<file path="config.mk">
export PLATFORM = sky130hd
export DESIGN_NAME = tqh_back
export DESIGN_NICKNAME = d
export VERILOG_FILES = /design/src/rtl/tqh_pkg.sv /design/src/rtl/tqh_back.sv
export SDC_FILE = /design/constraint.sdc
export NUM_CORES = 2
export LEC_CHECK = 0
export BUFFER_PORTS_ARGS = -buffer_cell sky130_fd_sc_hd__buf_2
export CORE_ASPECT_RATIO = 0.9
export CORE_MARGIN = 8
export CORE_UTILIZATION = 50
export DETAILED_ROUTE_END_ITERATION = 16
export GPL_TIMING_DRIVEN = 0
export HOLD_SLACK_MARGIN = 0.08
export PLACE_DENSITY = 0.76
export RECOVER_POWER = 100
export SLEW_MARGIN = 5
export SYNTH_ARGS = -nofsm -noshare
export SYNTH_HDL_FRONTEND = slang
export SYNTH_SLANG_ARGS = --single-unit
</file>
<file path="constraint.sdc">
create_clock -name clk -period 10.88 [get_ports clk]
set_clock_uncertainty 0.15 [all_clocks]
set_input_delay 1.088 -clock clk [delete_from_list [all_inputs] [get_ports clk]]
set_output_delay 1.088 -clock clk [all_outputs]
set_load 0.02 [all_outputs]
</file>
<file path="src/rtl/tqh_pkg.sv">
`default_nettype none
package tqh_pkg;
	localparam int AREA_W      = 35;
	localparam int OUT_W       = 32;
	localparam int LIMIT_W     = 12;
	localparam int NUM_LIMITS  = 4;
	localparam int NUM_CLASSES = 5;
	localparam int TOTAL_W     = 64;
	localparam int REG_IDX_W   = 2;

	localparam logic [AREA_W-1:0]  AREA_MAX      = {AREA_W{1'b1}};
	localparam logic [LIMIT_W-1:0] EXCELLENT_RST = LIMIT_W'(24);
	localparam logic [LIMIT_W-1:0] GOOD_RST      = LIMIT_W'(48);
	localparam logic [LIMIT_W-1:0] FAIR_RST      = LIMIT_W'(96);
	localparam logic [LIMIT_W-1:0] POOR_RST      = LIMIT_W'(160);

	typedef enum logic [REG_IDX_W-1:0] {
		REG_EXCELLENT = 2'd0,
		REG_GOOD      = 2'd1,
		REG_FAIR      = 2'd2,
		REG_POOR      = 2'd3
	} reg_index_t;

	typedef enum logic [2:0] {
		CLS_EXCELLENT = 3'd0,
		CLS_GOOD      = 3'd1,
		CLS_FAIR      = 3'd2,
		CLS_POOR      = 3'd3,
		CLS_TERRIBLE  = 3'd4
	} class_t;

	typedef enum logic [5:0] {
		ST_IDLE   = 6'b000001,
		ST_SQRT   = 6'b000010,
		ST_CLASS  = 6'b000100,
		ST_UPDATE = 6'b001000,
		ST_DIV    = 6'b010000,
		ST_OUT    = 6'b100000
	} back_state_t;
endpackage
`default_nettype wire

</file>
<file path="src/rtl/tqh_back.sv">
`default_nettype none
module tqh_back #(
	parameter int COORD_BITS = 16,
	parameter int COUNT_BITS = 32,
	localparam int NW = 4*COORD_BITS + 6,
	localparam int LW = 2*COORD_BITS + 4,
	localparam int ENTRY_W = NW + LW + 1
) (
	input  logic                          clk,
	input  logic                          arst_n,
	input  logic                          q_valid,
	input  logic [ENTRY_W-1:0]            q_data,
	output logic                          q_pop,
	input  logic                          cfg_we,
	input  logic [tqh_pkg::REG_IDX_W-1:0] cfg_index,
	input  logic [tqh_pkg::LIMIT_W-1:0]   cfg_data,
	output logic                          out_valid,
	input  logic                          out_stall,
	output logic [tqh_pkg::OUT_W-1:0]     excellent_count,
	output logic [tqh_pkg::OUT_W-1:0]     good_count,
	output logic [tqh_pkg::OUT_W-1:0]     fair_count,
	output logic [tqh_pkg::OUT_W-1:0]     poor_count,
	output logic [tqh_pkg::OUT_W-1:0]     terrible_count,
	output logic [tqh_pkg::AREA_W-1:0]    min_area2,
	output logic [tqh_pkg::AREA_W-1:0]    max_area2,
	output logic [tqh_pkg::AREA_W-1:0]    avg_area2,
	output logic [tqh_pkg::OUT_W-1:0]     face_count
);
	import tqh_pkg::*;

	localparam int AW   = 2*COORD_BITS + 3;
	localparam int RW   = AW + 2;
	localparam int AXW  = (AW > AREA_W) ? AW : AREA_W;
	localparam int CMPW = LIMIT_W + AW;
	localparam int IW   = 7;
	localparam int CB   = COUNT_BITS;

	function automatic logic [OUT_W-1:0] clip32(input logic [CB-1:0] v);
		logic [63:0] w;
		w = 64'(v);
		return (w > 64'hFFFF_FFFF) ? {OUT_W{1'b1}} : w[OUT_W-1:0];
	endfunction

	function automatic logic [CB-1:0] sat_inc(input logic [CB-1:0] v);
		return (v == {CB{1'b1}}) ? v : v + CB'(1);
	endfunction

	back_state_t state_q;
	logic [LIMIT_W-1:0] lim_q [NUM_LIMITS];
	logic [NW-1:0] nsh_q;
	logic [RW-1:0] rem_q;
	logic [AW-1:0] root_q;
	logic [LW-1:0] lmax_q;
	logic          last_q;
	logic [IW-1:0] iter_q;
	class_t        cls_q;
	logic [CB-1:0] cnt_q [NUM_CLASSES];
	logic [AREA_W-1:0] least_q, great_q;
	logic [TOTAL_W-1:0] total_q, quo_q;
	logic [CB-1:0] faces_q, drem_q;
	logic out_valid_q;

	logic [RW-1:0] remx, trial;
	logic [CMPW-1:0] lhs, prod;
	logic degenerate;
	logic [AXW-1:0] a2e;
	logic [AREA_W-1:0] a2s;
	logic [TOTAL_W:0] tsum;
	logic [TOTAL_W-1:0] total_n;
	logic [CB:0] r2;
	logic out_load;

	assign q_pop     = (state_q == ST_IDLE) && q_valid;
	assign out_valid = out_valid_q;
	assign out_load  = (state_q == ST_OUT) && (!out_valid_q || !out_stall);

	always_comb begin
		remx  = {rem_q[RW-3:0], nsh_q[NW-1:NW-2]};
		trial = {root_q, 2'b01};
		lhs   = CMPW'({lmax_q, 4'b0000});
		prod  = CMPW'(lim_q[iter_q[1:0]]) * CMPW'(root_q);
		degenerate = (lmax_q == '0) || (root_q == '0);
		a2e   = AXW'(root_q);
		a2s   = (a2e > AXW'(AREA_MAX)) ? AREA_MAX : a2e[AREA_W-1:0];
		tsum  = (TOTAL_W+1)'(total_q) + (TOTAL_W+1)'(a2s);
		total_n = tsum[TOTAL_W] ? {TOTAL_W{1'b1}} : tsum[TOTAL_W-1:0];
		r2    = {drem_q, quo_q[TOTAL_W-1]};
	end

	always_ff @(posedge clk or negedge arst_n) begin
		if (!arst_n) begin
			lim_q[0] <= EXCELLENT_RST;
			lim_q[1] <= GOOD_RST;
			lim_q[2] <= FAIR_RST;
			lim_q[3] <= POOR_RST;
		end else if (cfg_we) begin
			unique case (reg_index_t'(cfg_index))
				REG_EXCELLENT: lim_q[0] <= cfg_data;
				REG_GOOD:      lim_q[1] <= cfg_data;
				REG_FAIR:      lim_q[2] <= cfg_data;
				REG_POOR:      lim_q[3] <= cfg_data;
				default: ;
			endcase
		end
	end

	always_ff @(posedge clk or negedge arst_n) begin
		if (!arst_n) begin
			state_q     <= ST_IDLE;
			out_valid_q <= 1'b0;
			for (int i = 0; i < NUM_CLASSES; i++) cnt_q[i] <= '0;
			least_q <= AREA_MAX;
			great_q <= '0;
			total_q <= '0;
			faces_q <= '0;
		end else begin
			if (out_valid_q && !out_stall && !out_load) out_valid_q <= 1'b0;
			unique case (state_q)
				ST_IDLE: begin
					if (q_valid) state_q <= ST_SQRT;
				end
				ST_SQRT: begin
					if (iter_q == '0) state_q <= ST_CLASS;
				end
				ST_CLASS: begin
					if (degenerate || lhs < prod || iter_q[1:0] == 2'd3)
						state_q <= ST_UPDATE;
				end
				ST_UPDATE: begin
					for (int i = 0; i < NUM_CLASSES; i++) begin
						if (cls_q == class_t'(i)) cnt_q[i] <= sat_inc(cnt_q[i]);
					end
					if (a2s < least_q) least_q <= a2s;
					if (a2s > great_q) great_q <= a2s;
					total_q <= total_n;
					faces_q <= sat_inc(faces_q);
					state_q <= last_q ? ST_DIV : ST_IDLE;
				end
				ST_DIV: begin
					if (iter_q == '0) state_q <= ST_OUT;
				end
				ST_OUT: begin
					if (out_load) begin
						out_valid_q <= 1'b1;
						for (int i = 0; i < NUM_CLASSES; i++) cnt_q[i] <= '0;
						least_q <= AREA_MAX;
						great_q <= '0;
						total_q <= '0;
						faces_q <= '0;
						state_q <= ST_IDLE;
					end
				end
				default: state_q <= ST_IDLE;
			endcase
		end
	end

	always_ff @(posedge clk) begin
		unique case (state_q)
			ST_IDLE: begin
				nsh_q  <= q_data[ENTRY_W-1 -: NW];
				lmax_q <= q_data[LW:1];
				last_q <= q_data[0];
				rem_q  <= '0;
				root_q <= '0;
				iter_q <= IW'(AW - 1);
			end
			ST_SQRT: begin
				nsh_q <= nsh_q << 2;
				if (remx >= trial) begin
					rem_q  <= remx - trial;
					root_q <= {root_q[AW-2:0], 1'b1};
				end else begin
					rem_q  <= remx;
					root_q <= {root_q[AW-2:0], 1'b0};
				end
				iter_q <= (iter_q == '0) ? '0 : iter_q - IW'(1);
			end
			ST_CLASS: begin
				priority if (degenerate) cls_q <= CLS_TERRIBLE;
				else if (lhs < prod) cls_q <= class_t'(iter_q[1:0]);
				else if (iter_q[1:0] == 2'd3) cls_q <= CLS_TERRIBLE;
				else iter_q <= iter_q + IW'(1);
			end
			ST_UPDATE: begin
				quo_q  <= total_n;
				drem_q <= '0;
				iter_q <= IW'(TOTAL_W - 1);
			end
			ST_DIV: begin
				if (r2 >= {1'b0, faces_q}) begin
					drem_q <= CB'(r2 - {1'b0, faces_q});
					quo_q  <= {quo_q[TOTAL_W-2:0], 1'b1};
				end else begin
					drem_q <= r2[CB-1:0];
					quo_q  <= {quo_q[TOTAL_W-2:0], 1'b0};
				end
				iter_q <= iter_q - IW'(1);
			end
			ST_OUT: begin
				if (out_load) begin
					excellent_count <= clip32(cnt_q[0]);
					good_count      <= clip32(cnt_q[1]);
					fair_count      <= clip32(cnt_q[2]);
					poor_count      <= clip32(cnt_q[3]);
					terrible_count  <= clip32(cnt_q[4]);
					min_area2       <= least_q;
					max_area2       <= great_q;
					avg_area2       <= (quo_q > TOTAL_W'(AREA_MAX)) ? AREA_MAX
						: quo_q[AREA_W-1:0];
					face_count      <= clip32(faces_q);
				end
			end
			default: ;
		endcase
	end
endmodule
`default_nettype wire

</file>
; ---- Yosys cells after proc, flatten, opt, wreduce, memory -nomap -nowiden
; Index checks and enable logic that the tools add are counted.
[totals]
word_cells = 187
reg_bits = 961
input_bits = 126
out_inout_bits = 299
[classes]
eq_ne = 41
multipliers = 1
order_cmp = 8
bitwise_logic = 1
add_sub_neg = 11
reduce_logical = 38
n_mux = 54
[ops]
columns = cell, count
row1 = $mux 32, 13
row2 = $pmux 160 s2, 1
row3 = $pmux 35 s2, 4
row4 = $pmux 64 s2, 2
row5 = $mux 35, 6
row6 = $add 32x1->32 const B, 6
row7 = $eq 32x32->1 const B, 6
row8 = $mux 160, 1
row9 = $pmux 70 s2, 1
row10 = $mux 64, 2
row11 = $pmux 32 s2, 2
row12 = $add 64x35->65, 1
row13 = $gt 64x35->1 const B, 1
row14 = $lt 40x47->1, 1
row15 = $mul 12x35->47, 1
row16 = $ne 2x2->1 const B, 21
row17 = $ge 37x37->1, 1
row18 = $logic_not 36->1, 1
row19 = $pmux 6 s6, 1
row20 = $gt 35x35->1, 1
row21 = $gt 35x35->1 const B, 1
row22 = $logic_not 35->1, 1
row23 = $lt 35x35->1, 1
row24 = $pmux 7 s5, 1
row25 = 38 further kinds, 77

; ---- Depth between registers and ports, before layout
[logic_depth]
depth_word = 10
depth_mapped = 37
depth_no_buf = 33

; ---- Worst setup path before layout
; Ideal clock, no wire load.
[synth_path]
path_type = input -> register
startpoint = input out_stall
endpoint = register avg_area2[0] (netlist name), enable pin
stages = 7
required_ns = 9.952
path_buffers = 4
path_slack_ns = -0.323
t_arrival_ns = 10.275
setup_ns = 0.778
cell_sequence = nand2_1 > nand2b_1 > clkbuf_1 > inv_1 > clkbuf_1 > clkbuf_1 > clkbuf_1
[synth_via]
elab_chain_cells = 4
[synth_lines]
columns = element, line
row1 = "start, declared", tqh_back.sv:18  ; input logic out_stall,
row2 = $logic_not 1->1, tqh_back.sv:75  ; assign out_load = (state_q == ST_OUT) && (!out_valid_q || !out_stall);
row3 = $logic_or 1x1->1, tqh_back.sv:75
row4 = $logic_and 1x1->1, tqh_back.sv:75
row5 = $reduce_and 2->1 (no line), n/a
row6 = "end signal, assigned", tqh_back.sv:209  ; avg_area2 <= (quo_q > TOTAL_W'(AREA_MAX)) ? AREA_MAX
row7 = "end, declared", tqh_back.sv:26  ; output logic [tqh_pkg::AREA_W-1:0] avg_area2,
; Every way passes these cells.
; A chain may end at the register's enable or synchronous reset.

; ---- Worst setup path in the final report
[layout_path]
startpoint = register iter_q[0]
endpoint = register iter_q[6], enable pin
[layout_via]
elab_chain_cells = 8
[layout_lines]
columns = element, line
row1 = "start, declared", tqh_back.sv:55  ; logic [IW-1:0] iter_q;
row2 = "start signal, assigned", tqh_back.sv:166  ; iter_q <= IW'(AW - 1);
row3 = "start signal, assigned", tqh_back.sv:177  ; iter_q <= (iter_q == '0) ? '0 : iter_q - IW'(1);
row4 = "start signal, assigned", tqh_back.sv:183  ; else iter_q <= iter_q + IW'(1);
row5 = $not 2->3 (implied by the code), tqh_back.sv:81  ; prod = CMPW'(lim_q[iter_q[1:0]]) * CMPW'(root_q);
row6 = $bmux 12 s2, tqh_back.sv:81
row7 = $mux 12 (implied by the code) (2 in a row), tqh_back.sv:81
row8 = $mul 12x35->47, tqh_back.sv:81
row9 = $lt 40x47->1, tqh_back.sv:181  ; else if (lhs < prod) cls_q <= class_t'(iter_q[1:0]);
row10 = $ne 2x2->1 (no line), n/a
row11 = $reduce_and 4->1 (no line) (*), n/a
; Mark *: on every way between the ends. The rest lies on a longest branch, timed or not. The select of a mux whose other input is x is not followed.

==> metrics <==
most used cell along the critical path fa_1; Synth Area in Compound Gates 8.83%; initial antenna violation count 2; final wirelength 174,000 um; mux cell area share after synthesis 3.24%; floorplan row count 120; Crit path required time 11.18 ns; Port Buf Inserts 424; DRC violations left 0; WS Path Type reg2reg; CP arrival 10.83 ns; Yosys warning total 0; crit-path leading delay family adder cells; Yosys reg bits 961; global-route wire length before repair 265,000 um; most frequent cells in the layout 748 x nand2_1, 588 x clkbuf_1, 580 x edfxtp_1; sequential share of the synthesized area 45.0%; GR Util All Layers 25.6%; Final Max Slew Viols 890; area delta synth->final 12.4%; Detailed Place HPWL 133,000 um; violated checks max-capacitance violations, max-slew violations; largest family of logic cells by synthesized area adder cells; synthesized instance count 5,805; remaining antenna violation count 0; initial DRC count 5,031; Post-Synth XOR/XNOR Area 4.42%; GPL Wtd Cong 0.956; Synth async-reset ratio 39.6%; Max H-tree Level 3; fin crit share 96.8%; Startpoint Class register; Final Critical Period 10.53 ns; cell area after synthesis 60,100 um^2; Setup-failing EPs final 0; Final Cell Area 67,500 um^2; synth unique cells 89; Initial Util 50.4%; Crit. End Element register; Die Wd 381 um; via count 46.1k; wire per inst 21.6 um; Pre-Repair DR Iteration Count 8; Longest Clk Path Bufs 3; largest net degree at the start of global routing 121; Slowest cell on crit path mux4_2; number of synthesized flops with an enable pin 580; actual slew at the worst max-slew pin 5.33 ns; Syn Area/Cell 10.3 um^2; Worst Path Buf+Inv 6; Synth Area in Adders 17.4%; Top FF cell, synth edfxtp_1; TritonCTS Buffers 101; share of cells above drive strength 1 6.56%; Final #Nets 7,102; Hold Crit Class reg2reg; CTS tree built; crit path max fanout 10; slowest stage delay, CP 0.70 ns; commonest non-fill, non-tap cell in the layout nand2_1; num ports 425; Final Hold Fails 0; Worst-path clk slew 0.06 ns; vias in the first global route 44.8k; Hold-fix buffers, CTS 0; Placed Area 64,500 um^2; vias per inst 5.75; f_max 95.0 MHz; Max Cap Viol 12; diodes inserted 0; Syn Nets 6,565; RSZ-0062 raised after global routing no; core region area 119,000 um^2; fill count 10.2k; CTS sink cnt 961; relative max-transition margin -255%; Worst-Skew Late Latency 0.75 ns; Post-Synth Simple-Gate Area 15.8%; gr ovfl total 0; root buffer cell clkbuf_16; die height 345 um; status complete, but fails checks; die area 131,000 um^2
==> area by class of cell <==
class                      count  area, um^2  area share, %
buffer                       288        1110           1.65
clock buffer                 125        2680           3.97
multi-input combinational   3979       29800           44.2
inverter                     575        2160           3.20
clock inverter                67         905           1.34
tap                         1586        1980           2.94
sequential                   961       27000           40.0
timing repair buffer         436        1860           2.75
==> per-layer routing <==
metal	track usage [%]	wire length, um
met5	0	0
met2	38.5	75600
met1	36.8	74000
met4	7.28	5430
met3	6.56	18500
==> Yosys cell counts, drive strengths merged (109+ instances only) <==
library cell / number / share of area, %
nand3: 184 / 1.5
ha: 302 / 6.3
xnor2: 163 / 2.4
nor2: 481 / 3.0
a21oi: 266 / 2.2
nand2: 748 / 4.7
inv: 575 / 3.6
o21ai: 188 / 1.6
and2: 157 / 1.6
mux2i: 109 / 1.8
fa: 332 / 11
edfxtp: 580 / 29
clkbuf: 256 / 1.6
dfrtp: 337 / 14
xor2: 140 / 2.0
==> kinds of logic after synthesis <==
group / count (synthesis)
simple gates: 2033
compound gates: 836
mux: 173
buf+inv: 865
fa+ha+maj: 634
flops: 961
xor+xnor: 303
==> stage by stage <==
step	TNS (ns)	setup WS (ns)	hold slack (ns)	std cells	util, %
floorplan	0	1.66	0.275	5805	-
finish	0	0.351	0.300	8017	56.7
detailed placement	-26.76	-1.91	0.287	7825	54.1
global route	0	0.0298	0.316	8017	56.7
global placement	-25.70	-1.85	0.282	7815	53.9
CTS	0	0.0961	0.161	8015	57.2
==> final timing paths <==
check	start	endpoint	slack (ns)	cells after the start
worst max-delay path	iter_q[0]	iter_q[6]	0.35	33
worst min-delay path	great_q[1]	max_area2[1]	0.30	0
worst max register to register	iter_q[0]	iter_q[6]	0.35	33
worst min register to register	great_q[1]	max_area2[1]	0.30	0
max in group asynchronous	arst_n	total_q[20]	1.61	2
min in group asynchronous	arst_n	cnt_q[138]	1.74	1
==> registers in the layout, summed over array words and instances, names as in the netlist, 35 cells and up <==
register   count
cnt_q        160
nsh_q         70
quo_q         64
total_q       64
lim_q         48
lmax_q        36
a2e           35
avg_area2     35
great_q       35
least_q       35
max_area2     35
min_area2     35
rem_q         35
==> what timing repair did <==
action | CTS | global route
setup endpoints to repair | 15 | 15
setup buffers | 0 | 2
pin swaps | 0 | 1
resized for setup | 18 | 14
Power is not shown: default switching activity piles up to over one toggle a cycle in this logic, so the estimate is an artifact.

YOUR TASK:
Taking the records from the top, repeat each line exactly until you have repeated the line that contains "export HOLD_SLACK_MARGIN = 0.08".

ANSWER TO THE PROBLEM:
<file path="config.mk">
export PLATFORM = sky130hd
export DESIGN_NAME = tqh_back
export DESIGN_NICKNAME = d
export VERILOG_FILES = /design/src/rtl/tqh_pkg.sv /design/src/rtl/tqh_back.sv
export SDC_FILE = /design/constraint.sdc
export NUM_CORES = 2
export LEC_CHECK = 0
export BUFFER_PORTS_ARGS = -buffer_cell sky130_fd_sc_hd__buf_2
export CORE_ASPECT_RATIO = 0.9
export CORE_MARGIN = 8
export CORE_UTILIZATION = 50
export DETAILED_ROUTE_END_ITERATION = 16
export GPL_TIMING_DRIVEN = 0
export HOLD_SLACK_MARGIN = 0.08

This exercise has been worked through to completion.